### Try it
This exercise asks for a copy of each line in the records below with the word "part" in it.

[Recorded data]
════════

From an optimization exercise on the open Yosys and OpenROAD flow, aimed at small area; shortcuts taken in it are not production practice.
At most, simulation tests tie the RTL to the original design; equivalence was not proved.
No functional check of the RTL was part of run 2.
Power figures rest on the tool's default switching activity, not on a simulated workload.

`flow/config.mk`:
```
export PLATFORM = sky130hd
export DESIGN_NAME = reg_file_sb
export DESIGN_NICKNAME = reg_file_sb
export VERILOG_FILES = /design/flow/design.v
export SDC_FILE = /design/flow/constraint.sdc
export NUM_CORES = 4
export LEC_CHECK = 0
export CAP_MARGIN = 20
export CORE_MARGIN = 2
export CORE_UTILIZATION = 40
export SLEW_MARGIN = 20
```
`flow/constraint.sdc`:
```
create_clock -name core_clock -period 6.0 [get_ports {clk}]
set_input_delay 1.2000 -clock core_clock [delete_from_list [all_inputs] [get_ports {clk}]]
set_output_delay 1.2000 -clock core_clock [all_outputs]
set_load 0.01 [all_outputs]
```
`flow/run.sh`:
```
#!/bin/bash
# synth_recipe.tcl (not shown) runs the flow's synth.tcl, then flattens the netlist and writes it again
# the make line also repeats each setting of config.mk as NAME=value (left out here)
make -C /OpenROAD-flow-scripts/flow DESIGN_CONFIG=/design/flow/config.mk WORK_HOME=/design/flow/orfs CLKGATE_MAP_FILE= SYNTH_SCRIPT=/design/flow/synth_recipe.tcl finish
```
`flow/design.v`:
```
package rf_pkg;
  localparam int XLEN_DEF  = 32;
  localparam int NREGS_DEF = 32;
  localparam int AW_DEF    = $clog2(NREGS_DEF);
  typedef logic [AW_DEF-1:0]   reg_addr_t;
  typedef logic [XLEN_DEF-1:0] xword_t;
  localparam reg_addr_t REG_ZERO = '0;
endpackage
module rf_read_port
#(
  parameter int XLEN  = rf_pkg::XLEN_DEF,
  parameter int NREGS = rf_pkg::NREGS_DEF,
  parameter int AW    = $clog2(NREGS)
) (
  input  logic [NREGS*XLEN-1:0] rf_i,
  input  logic [NREGS-1:0]      valid_i,
  input  logic [NREGS-1:0]      busy_i,
  input  logic                  wr_en_i,
  input  logic [AW-1:0]         wr_addr_i,
  input  logic [XLEN-1:0]       wr_data_i,
  input  logic [AW-1:0]         rs_addr_i,
  output logic [XLEN-1:0]       rs_data_o,
  output logic                  rs_busy_o
);
  logic             is_zero;
  logic             byp;
  logic [NREGS-1:0] sel;
  assign is_zero = (rs_addr_i == AW'(rf_pkg::REG_ZERO));
  assign byp     = wr_en_i && (wr_addr_i == rs_addr_i) && !is_zero;
  always_comb begin
    for (int r = 0; r < NREGS; r++) begin
      sel[r] = (rs_addr_i == AW'(r)) && valid_i[r] && !byp;
    end
  end
  always_comb begin
    rs_data_o = byp ? wr_data_i : '0;
    for (int r = 1; r < NREGS; r++) begin
      rs_data_o = rs_data_o | (rf_i[r*XLEN +: XLEN] & {XLEN{sel[r]}});
    end
  end
  always_comb begin
    rs_busy_o = busy_i[rs_addr_i] & ~byp & ~is_zero;
  end
endmodule
module reg_file_sb
#(
  parameter int  XLEN  = rf_pkg::XLEN_DEF,
  parameter int  NREGS = rf_pkg::NREGS_DEF,
  parameter int  NRD   = 2,
  localparam int AW    = $clog2(NREGS)
) (
  input  logic                clk,
  input  logic                rst_n,
  input  logic [NRD*AW-1:0]   rs_addr,
  input  logic [NRD-1:0]      rs_used,
  output logic [NRD*XLEN-1:0] rs_data,
  output logic [NRD-1:0]      rs_busy,
  output logic                stall,
  input  logic                wr_en,
  input  logic [AW-1:0]       wr_addr,
  input  logic [XLEN-1:0]     wr_data,
  input  logic                iss_en,
  input  logic [AW-1:0]       iss_rd,
  input  logic                flush
);
  logic [XLEN-1:0]       rf_q [1:NREGS-1];
  logic [NREGS-1:1]      we;
  logic [NREGS-1:1]      valid_q;
  logic [NREGS-1:1]      busy_q;
  logic [NREGS-1:1]      busy_d;
  logic [NREGS*XLEN-1:0] rf_flat;
  logic [NREGS-1:0]      busy_vec;
  logic [NREGS-1:0]      valid_vec;
  logic                  byp_en;
  assign byp_en = wr_en & rst_n;
  always_comb begin
    for (int r = 1; r < NREGS; r++) begin
      we[r] = wr_en && (wr_addr == AW'(r));
    end
  end
  always_ff @(posedge clk) begin
    for (int r = 1; r < NREGS; r++) begin
      rf_q[r] <= (wr_data & {XLEN{we[r]}}) | (rf_q[r] & {XLEN{~we[r]}});
    end
  end
  always_ff @(posedge clk or negedge rst_n) begin
    if (!rst_n) begin
      valid_q <= '0;
    end else begin
      valid_q <= valid_q | we;
    end
  end
  always_comb begin
    for (int r = 1; r < NREGS; r++) begin
      busy_d[r] = (busy_q[r] & ~we[r] & ~flush) | (iss_en && (iss_rd == AW'(r)));
    end
  end
  always_ff @(posedge clk or negedge rst_n) begin
    if (!rst_n) begin
      busy_q <= '0;
    end else begin
      busy_q <= busy_d;
    end
  end
  assign rf_flat[XLEN-1:0] = '0;
  assign busy_vec          = {busy_q, 1'b0};
  assign valid_vec         = {valid_q, 1'b0};
  for (genvar r = 1; r < NREGS; r++) begin : g_flat
    assign rf_flat[r*XLEN +: XLEN] = rf_q[r];
  end
  for (genvar i = 0; i < NRD; i++) begin : g_rd
    rf_read_port #(
      .XLEN  (XLEN),
      .NREGS (NREGS),
      .AW    (AW)
    ) u_rd (
      .rf_i      (rf_flat),
      .valid_i   (valid_vec),
      .busy_i    (busy_vec),
      .wr_en_i   (byp_en),
      .wr_addr_i (wr_addr),
      .wr_data_i (wr_data),
      .rs_addr_i (rs_addr[i*AW +: AW]),
      .rs_data_o (rs_data[i*XLEN +: XLEN]),
      .rs_busy_o (rs_busy[i])
    );
  end
  assign stall = |(rs_used & rs_busy);
endmodule
```
==> results of run 1 <==
final cells by class:
class,count,share of cell area [%]
Sequential cell,1054,51.67
Multi-Input combinational cell,2114,25.54
Timing Repair Buffer,754,12.67
Clock buffer,124,4.834
Tap cell,1536,3.168
Clock inverter,89,1.776
Inverter,34,0.2103
Antenna cell,34,0.1402
cells by family after synthesis:
| family | after synthesis | share of synthesized area [%] |
|---|---|---|
| mux | 15 | 0.6352 |
| compound gates | 1293 | 21.20 |
| simple gates | 795 | 8.737 |
| xor+xnor | 10 | 0.1853 |
| buf+inv | 340 | 2.949 |
| flops | 1054 | 66.30 |
power by group:
group / total [mW] / internal, mW / leakage, nW / switching (mW)
registers: 8.45 / 8.18 / 9.71 / 0.277
clock network: 7.68 / 4.48 / 1.92 / 3.21
logic: 2.13 / 0.708 / 8.58 / 1.42
per-stage QoR:
step | setup TNS, ns | hold WS (ns) | setup WS (ns) | util (%)
final | -0.7420 | 0.4910 | -0.1063 | 51.59
after global routing | -0.1654 | 0.5048 | -0.05817 | 51.52
after CTS | -0.1203 | 0.4853 | -0.05889 | 51.22
after detailed placement | -2.880 | 0.4690 | -0.3431 | 47.63
after global placement | -4.473 | 0.4668 | -0.4527 | 47.58
after floorplan | 0 | 0.4454 | 1.250 | -
layer usage:
metal | vias up | wire, um | part of all wire (%) | GRT usage (%)
li1 | 16020 | - | - | -
met1 | 22650 | 106300 | 34 | 62.01
met2 | 5653 | 123100 | 39 | 68.52
met3 | 1803 | 53390 | 17 | 24.47
met4 | 16 | 33390 | 11 | 41.51
met5 | - | 169 | 0.053 | 0.4802
critical path: stages:
cell and delay, ns:
clkdlybuf4s50_1 0.52, buf_12 0.24, nand3b_1 0.82, a21oi_2 0.72, buf_4 0.25, a32o_1 0.18, a221oi_1 0.06, nand4_1 0.21
clkdlybuf4s50_1 0.68
layout by cell type (no fill, tap or decap), types with 34 or more instances in the layout:
cell type	n
o22ai_1	55
a21oi_1	108
diode_2	34
buf_12	130
nand4_1	103
dfrtp_1	58
nand2_1	204
o21ai_0	64
a32oi_1	121
buf_4	489
and3_1	64
inv_1	34
nor2_4	35
clkdlybuf4s50_1	102
a22oi_1	366
nor2_1	67
a31oi_1	50
a221oi_1	140
nand3_1	140
a22o_1	82
clkbuf_16	116
edfxtp_1	992
a32o_1	50
worst paths after layout:
path | startpoint | end | slack, ns | depth (start not counted)
min in group asynchronous | rst_n | valid_q[24] | 0.69 | 2
max | rs_addr[5] | rs_data[63] | -0.11 | 9
max reg2reg | valid_q[4] | valid_q[4] | 4.41 | 2
min reg2reg | valid_q[29] | valid_q[29] | 0.49 | 1
min | valid_q[29] | valid_q[29] | 0.49 | 1
max in group asynchronous | rst_n | valid_q[1] | 4.58 | 2
timing repair:
action,in CTS,in global routing
pin swaps,7,6
cloned,1,0
resized for setup,39,45
setup endpoints to repair,38,54
buffers inserted,8,16
hold endpoints to repair,0,0
==> flow_summary.ini, run 1 <==
[global_route]
grt_usage_pct = 51.12
antenna_found_initial = 28
grt_max_degree = 63
grt_pass1_vias = 41840
grt_pass1_wl_mm = 406.1
grt_overflow_total = 0

[logic_synthesis]
yosys_warnings = 3
syn_nets = 3566
ys_seq_area_share_pct = 66.30
yosysMostFrequentCell = edfxtp_1
synth_cell_types = 78
synth_area_leaders = edfxtp_1 (63%), a22oi_1 (5.8%), dfrtp_1 (3.3%), a221oi_1 (2.7%), a32oi_1 (2.2%)
synthDominantCellAreaShare_pct = 63.01
syn_avg_cell_area_sq_um = 13.48
synth_edf_count = 992
synth_ff_type = edfxtp_1
async_flop_share_pct = 5.882
synth_top_area_cell = edfxtp_1
synth_cells = 3507
synth_common_cells = edfxtp_1 (992), a22oi_1 (367), clkbuf_1 (232), nand2_1 (206), a221oi_1 (147)
synth_area_sq_um = 47270
ys_seq_elements = 1054

[clocking]
cts_buffers = 113
cts.sinks = 1054
ctsHoldBuffers = 0
clk-insertion-delay-late_ns = 0.74
clkTransAtPathRegs_ns = 0.07
root_buffer = clkbuf_16
h-tree-depth = 3
cts_tree = built
cts_buffer_depth = 3

[layout]
layout-drive-gt1-share_pct = 24.32
fin_area_sq_um = 60670
fillers = 10090
areaGrowthSynthToFinish_pct = 28.34
stdcell_count = 5739
ff_latch_area_sq_um = 31350
fin_nets = 4130
multi_input_area_sq_um = 15490

[place]
placed_cells = 5467
gp_congestion = 1.101
port_buffers = 125
dp_hpwl_mm = 209.2
post_dp_cell_area_sq_um = 56010

[routing]
routed_wirelength_mm = 316.3
avgViaCountPerCell = 8.039
drc = 0
drt.antenna.violating_nets = 0
wire_per_inst_um = 55.12
firstDrtPassIters = 8
vias = 46140
drt_iter0_markers = 10580

[job]
drv_cap = 0

[die]
die_y_um = 347.8
start_util_pct = 40.20
coreArea_sq_um = 117600
die_area_sq_um = 120900
io_pins = 126
num_rows = 126
die_w_um = 347.8

[power_and_ir_drop]
leakage_nw = 20.21
p_per_area_nw_per_um2 = 301.1
p_total_mw = 18.27
peakVddDrop_mv = 0.3207

[setup_path]
worst_ep_required_time_ns = 4.80
crit_fanout = 23
critPathArrivalTime_ns = 4.91
start_kind = primary input
end_kind = primary output
crit_type = primary input to primary output

[status]
so_faults = negative setup slack
outcome = finished with violations

[sta]
clock.fmax_mhz = 163.8
finClkSkew_ns = 0
relSlewSlack_pct = 11.96
hold_viol = 0
period_minus_slack_ns = 6.106
rsz0062_at_grt = yes
worstMarginPinSlew_ns = 1.321
setup_viol = 16
period_share_pct = 101.8
setup_ws_ns = -0.1063
slew_violations = 0

[hold_path]
hp-class = register to register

════════

### Task answer
No functional check of the RTL was part of run 2.
metal | vias up | wire, um | part of all wire (%) | GRT usage (%)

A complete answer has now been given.